> **To do**
Would you please copy the part of the material below that opens with the line containing "## worst min path at each step" and closes with the line containing "after CTS: res_ff[16]$_DFFE_PP_"? Copy it exactly, and only it.
○ ○ ○
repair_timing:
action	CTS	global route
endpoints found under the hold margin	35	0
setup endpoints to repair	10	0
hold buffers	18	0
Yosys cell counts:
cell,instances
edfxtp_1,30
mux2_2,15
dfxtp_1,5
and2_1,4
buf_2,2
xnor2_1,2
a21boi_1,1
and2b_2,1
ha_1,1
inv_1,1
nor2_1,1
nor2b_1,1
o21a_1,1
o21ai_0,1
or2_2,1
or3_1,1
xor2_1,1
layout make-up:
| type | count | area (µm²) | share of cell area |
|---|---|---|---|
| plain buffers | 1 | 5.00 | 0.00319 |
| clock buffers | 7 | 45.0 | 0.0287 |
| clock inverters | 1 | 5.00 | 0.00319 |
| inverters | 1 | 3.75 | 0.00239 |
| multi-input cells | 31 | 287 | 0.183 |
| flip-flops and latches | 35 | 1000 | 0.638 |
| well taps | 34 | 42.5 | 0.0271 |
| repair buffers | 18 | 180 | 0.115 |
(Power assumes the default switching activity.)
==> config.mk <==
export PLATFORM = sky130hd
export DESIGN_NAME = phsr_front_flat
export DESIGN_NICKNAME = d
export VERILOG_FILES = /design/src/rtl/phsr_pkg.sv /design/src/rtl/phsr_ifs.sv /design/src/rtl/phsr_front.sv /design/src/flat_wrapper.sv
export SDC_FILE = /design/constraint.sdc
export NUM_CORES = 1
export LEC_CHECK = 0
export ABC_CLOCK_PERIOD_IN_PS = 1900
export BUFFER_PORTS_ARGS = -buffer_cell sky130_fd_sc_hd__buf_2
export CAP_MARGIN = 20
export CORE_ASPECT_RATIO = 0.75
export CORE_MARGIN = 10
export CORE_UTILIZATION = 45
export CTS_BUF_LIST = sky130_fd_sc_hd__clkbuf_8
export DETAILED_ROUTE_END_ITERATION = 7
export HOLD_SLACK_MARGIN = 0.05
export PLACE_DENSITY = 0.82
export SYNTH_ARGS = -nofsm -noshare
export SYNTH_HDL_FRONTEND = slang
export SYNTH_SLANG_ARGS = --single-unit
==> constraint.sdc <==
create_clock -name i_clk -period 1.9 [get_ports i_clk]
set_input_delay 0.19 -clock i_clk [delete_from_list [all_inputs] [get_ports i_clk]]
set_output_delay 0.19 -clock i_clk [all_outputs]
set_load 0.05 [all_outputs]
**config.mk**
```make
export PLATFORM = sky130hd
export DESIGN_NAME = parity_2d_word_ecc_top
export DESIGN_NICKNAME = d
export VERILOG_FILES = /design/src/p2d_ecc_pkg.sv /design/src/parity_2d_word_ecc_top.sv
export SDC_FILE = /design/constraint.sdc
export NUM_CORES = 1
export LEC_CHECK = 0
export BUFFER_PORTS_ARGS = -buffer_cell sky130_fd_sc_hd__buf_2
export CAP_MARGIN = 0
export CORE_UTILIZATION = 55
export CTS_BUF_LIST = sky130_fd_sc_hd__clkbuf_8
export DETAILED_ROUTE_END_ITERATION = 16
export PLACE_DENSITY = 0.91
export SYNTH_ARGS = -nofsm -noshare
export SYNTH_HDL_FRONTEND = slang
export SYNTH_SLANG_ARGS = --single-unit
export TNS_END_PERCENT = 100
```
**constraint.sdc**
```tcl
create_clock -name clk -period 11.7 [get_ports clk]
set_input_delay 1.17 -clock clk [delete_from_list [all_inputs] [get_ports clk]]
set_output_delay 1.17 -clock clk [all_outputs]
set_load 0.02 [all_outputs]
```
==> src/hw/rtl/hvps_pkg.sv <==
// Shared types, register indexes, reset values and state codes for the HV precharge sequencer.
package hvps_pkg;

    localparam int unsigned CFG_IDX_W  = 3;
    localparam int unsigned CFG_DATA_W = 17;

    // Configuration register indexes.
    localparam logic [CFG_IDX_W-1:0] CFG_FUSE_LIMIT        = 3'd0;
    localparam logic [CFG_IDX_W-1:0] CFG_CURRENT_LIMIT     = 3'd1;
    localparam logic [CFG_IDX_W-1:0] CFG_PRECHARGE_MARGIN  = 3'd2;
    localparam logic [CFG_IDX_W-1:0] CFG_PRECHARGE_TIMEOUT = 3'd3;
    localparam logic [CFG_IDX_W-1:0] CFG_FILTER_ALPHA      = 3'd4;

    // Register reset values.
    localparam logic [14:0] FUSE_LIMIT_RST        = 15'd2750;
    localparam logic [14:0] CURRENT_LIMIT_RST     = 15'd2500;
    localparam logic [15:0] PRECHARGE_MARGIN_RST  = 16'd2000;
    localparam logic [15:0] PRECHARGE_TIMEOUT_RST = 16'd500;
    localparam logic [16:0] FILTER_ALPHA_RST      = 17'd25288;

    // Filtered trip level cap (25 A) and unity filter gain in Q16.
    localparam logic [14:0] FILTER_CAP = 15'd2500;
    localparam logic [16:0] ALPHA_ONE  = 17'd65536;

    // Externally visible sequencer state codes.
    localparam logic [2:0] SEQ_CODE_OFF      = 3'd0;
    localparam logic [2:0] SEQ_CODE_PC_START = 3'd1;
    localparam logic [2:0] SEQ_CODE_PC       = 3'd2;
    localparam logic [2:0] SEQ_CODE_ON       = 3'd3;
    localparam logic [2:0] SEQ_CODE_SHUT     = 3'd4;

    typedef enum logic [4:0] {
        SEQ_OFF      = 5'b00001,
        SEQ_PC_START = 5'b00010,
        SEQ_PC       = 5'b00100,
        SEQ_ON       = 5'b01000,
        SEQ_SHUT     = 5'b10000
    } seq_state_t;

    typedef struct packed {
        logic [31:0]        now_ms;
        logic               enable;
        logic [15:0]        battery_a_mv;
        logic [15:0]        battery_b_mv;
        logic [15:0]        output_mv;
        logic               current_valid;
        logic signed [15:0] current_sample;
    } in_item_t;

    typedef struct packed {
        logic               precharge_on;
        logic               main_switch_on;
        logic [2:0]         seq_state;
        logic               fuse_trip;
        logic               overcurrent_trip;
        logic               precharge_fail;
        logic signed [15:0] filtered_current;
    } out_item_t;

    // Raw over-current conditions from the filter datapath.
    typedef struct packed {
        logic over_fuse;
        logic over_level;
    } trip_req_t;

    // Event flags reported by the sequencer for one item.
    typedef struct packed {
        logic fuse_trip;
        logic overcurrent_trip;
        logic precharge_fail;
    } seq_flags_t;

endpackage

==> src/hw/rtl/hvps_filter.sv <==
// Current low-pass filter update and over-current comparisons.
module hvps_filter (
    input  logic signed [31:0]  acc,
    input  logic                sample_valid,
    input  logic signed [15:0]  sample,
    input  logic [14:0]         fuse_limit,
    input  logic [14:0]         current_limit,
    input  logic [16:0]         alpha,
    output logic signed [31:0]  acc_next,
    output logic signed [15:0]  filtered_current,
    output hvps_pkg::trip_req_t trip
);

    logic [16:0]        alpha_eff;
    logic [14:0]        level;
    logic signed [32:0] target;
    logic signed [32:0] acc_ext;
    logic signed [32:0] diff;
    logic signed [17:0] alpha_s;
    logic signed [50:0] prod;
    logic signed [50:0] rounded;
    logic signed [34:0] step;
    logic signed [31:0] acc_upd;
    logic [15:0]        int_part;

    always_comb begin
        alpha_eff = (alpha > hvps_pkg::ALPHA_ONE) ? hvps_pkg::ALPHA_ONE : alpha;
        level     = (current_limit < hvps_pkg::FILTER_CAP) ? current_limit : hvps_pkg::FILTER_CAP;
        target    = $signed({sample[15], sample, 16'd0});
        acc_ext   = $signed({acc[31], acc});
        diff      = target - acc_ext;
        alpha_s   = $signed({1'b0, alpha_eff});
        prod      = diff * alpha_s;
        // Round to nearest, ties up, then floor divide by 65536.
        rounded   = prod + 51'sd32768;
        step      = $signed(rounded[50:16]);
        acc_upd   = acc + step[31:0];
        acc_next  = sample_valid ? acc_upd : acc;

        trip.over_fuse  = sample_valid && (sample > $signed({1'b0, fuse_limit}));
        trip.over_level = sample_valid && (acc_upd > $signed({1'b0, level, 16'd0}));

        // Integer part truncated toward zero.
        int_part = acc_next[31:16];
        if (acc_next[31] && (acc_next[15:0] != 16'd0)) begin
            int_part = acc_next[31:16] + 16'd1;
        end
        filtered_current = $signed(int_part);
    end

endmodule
○ ○ ○
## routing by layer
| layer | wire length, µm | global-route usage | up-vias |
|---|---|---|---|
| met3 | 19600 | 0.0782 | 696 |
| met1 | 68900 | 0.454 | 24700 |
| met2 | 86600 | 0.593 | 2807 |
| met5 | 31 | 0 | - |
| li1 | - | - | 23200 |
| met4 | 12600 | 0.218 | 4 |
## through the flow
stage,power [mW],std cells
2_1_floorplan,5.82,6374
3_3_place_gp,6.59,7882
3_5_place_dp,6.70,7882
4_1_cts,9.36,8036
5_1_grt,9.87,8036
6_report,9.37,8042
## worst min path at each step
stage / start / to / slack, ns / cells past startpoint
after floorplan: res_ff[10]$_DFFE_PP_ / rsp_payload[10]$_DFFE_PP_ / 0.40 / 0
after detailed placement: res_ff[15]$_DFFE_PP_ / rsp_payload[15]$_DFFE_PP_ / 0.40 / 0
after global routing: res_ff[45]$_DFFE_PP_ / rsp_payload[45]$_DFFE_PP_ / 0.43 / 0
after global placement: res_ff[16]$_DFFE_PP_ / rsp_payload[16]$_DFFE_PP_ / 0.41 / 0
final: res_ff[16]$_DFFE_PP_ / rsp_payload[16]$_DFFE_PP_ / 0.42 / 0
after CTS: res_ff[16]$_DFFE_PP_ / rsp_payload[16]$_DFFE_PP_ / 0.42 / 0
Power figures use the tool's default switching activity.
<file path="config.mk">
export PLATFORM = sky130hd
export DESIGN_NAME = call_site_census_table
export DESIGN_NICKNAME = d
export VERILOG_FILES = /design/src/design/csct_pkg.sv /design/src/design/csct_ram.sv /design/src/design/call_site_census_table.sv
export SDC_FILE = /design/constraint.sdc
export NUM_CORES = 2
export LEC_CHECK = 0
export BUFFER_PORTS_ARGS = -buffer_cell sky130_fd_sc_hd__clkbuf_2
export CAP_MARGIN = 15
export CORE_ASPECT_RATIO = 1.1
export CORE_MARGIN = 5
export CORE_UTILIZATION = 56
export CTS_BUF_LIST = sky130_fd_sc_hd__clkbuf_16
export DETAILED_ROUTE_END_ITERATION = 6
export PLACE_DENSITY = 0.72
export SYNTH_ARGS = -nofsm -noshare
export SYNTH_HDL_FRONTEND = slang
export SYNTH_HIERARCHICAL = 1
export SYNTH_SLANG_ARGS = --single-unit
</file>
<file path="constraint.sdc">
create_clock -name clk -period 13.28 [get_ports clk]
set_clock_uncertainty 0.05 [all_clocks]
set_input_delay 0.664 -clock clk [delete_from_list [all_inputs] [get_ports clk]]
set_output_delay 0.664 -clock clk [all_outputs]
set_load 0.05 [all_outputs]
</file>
○ ○ ○
> **Task solution**
## worst min path at each step
stage / start / to / slack, ns / cells past startpoint
after floorplan: res_ff[10]$_DFFE_PP_ / rsp_payload[10]$_DFFE_PP_ / 0.40 / 0
after detailed placement: res_ff[15]$_DFFE_PP_ / rsp_payload[15]$_DFFE_PP_ / 0.40 / 0
after global routing: res_ff[45]$_DFFE_PP_ / rsp_payload[45]$_DFFE_PP_ / 0.43 / 0
after global placement: res_ff[16]$_DFFE_PP_ / rsp_payload[16]$_DFFE_PP_ / 0.41 / 0
final: res_ff[16]$_DFFE_PP_ / rsp_payload[16]$_DFFE_PP_ / 0.42 / 0
after CTS: res_ff[16]$_DFFE_PP_ / rsp_payload[16]$_DFFE_PP_ / 0.42 / 0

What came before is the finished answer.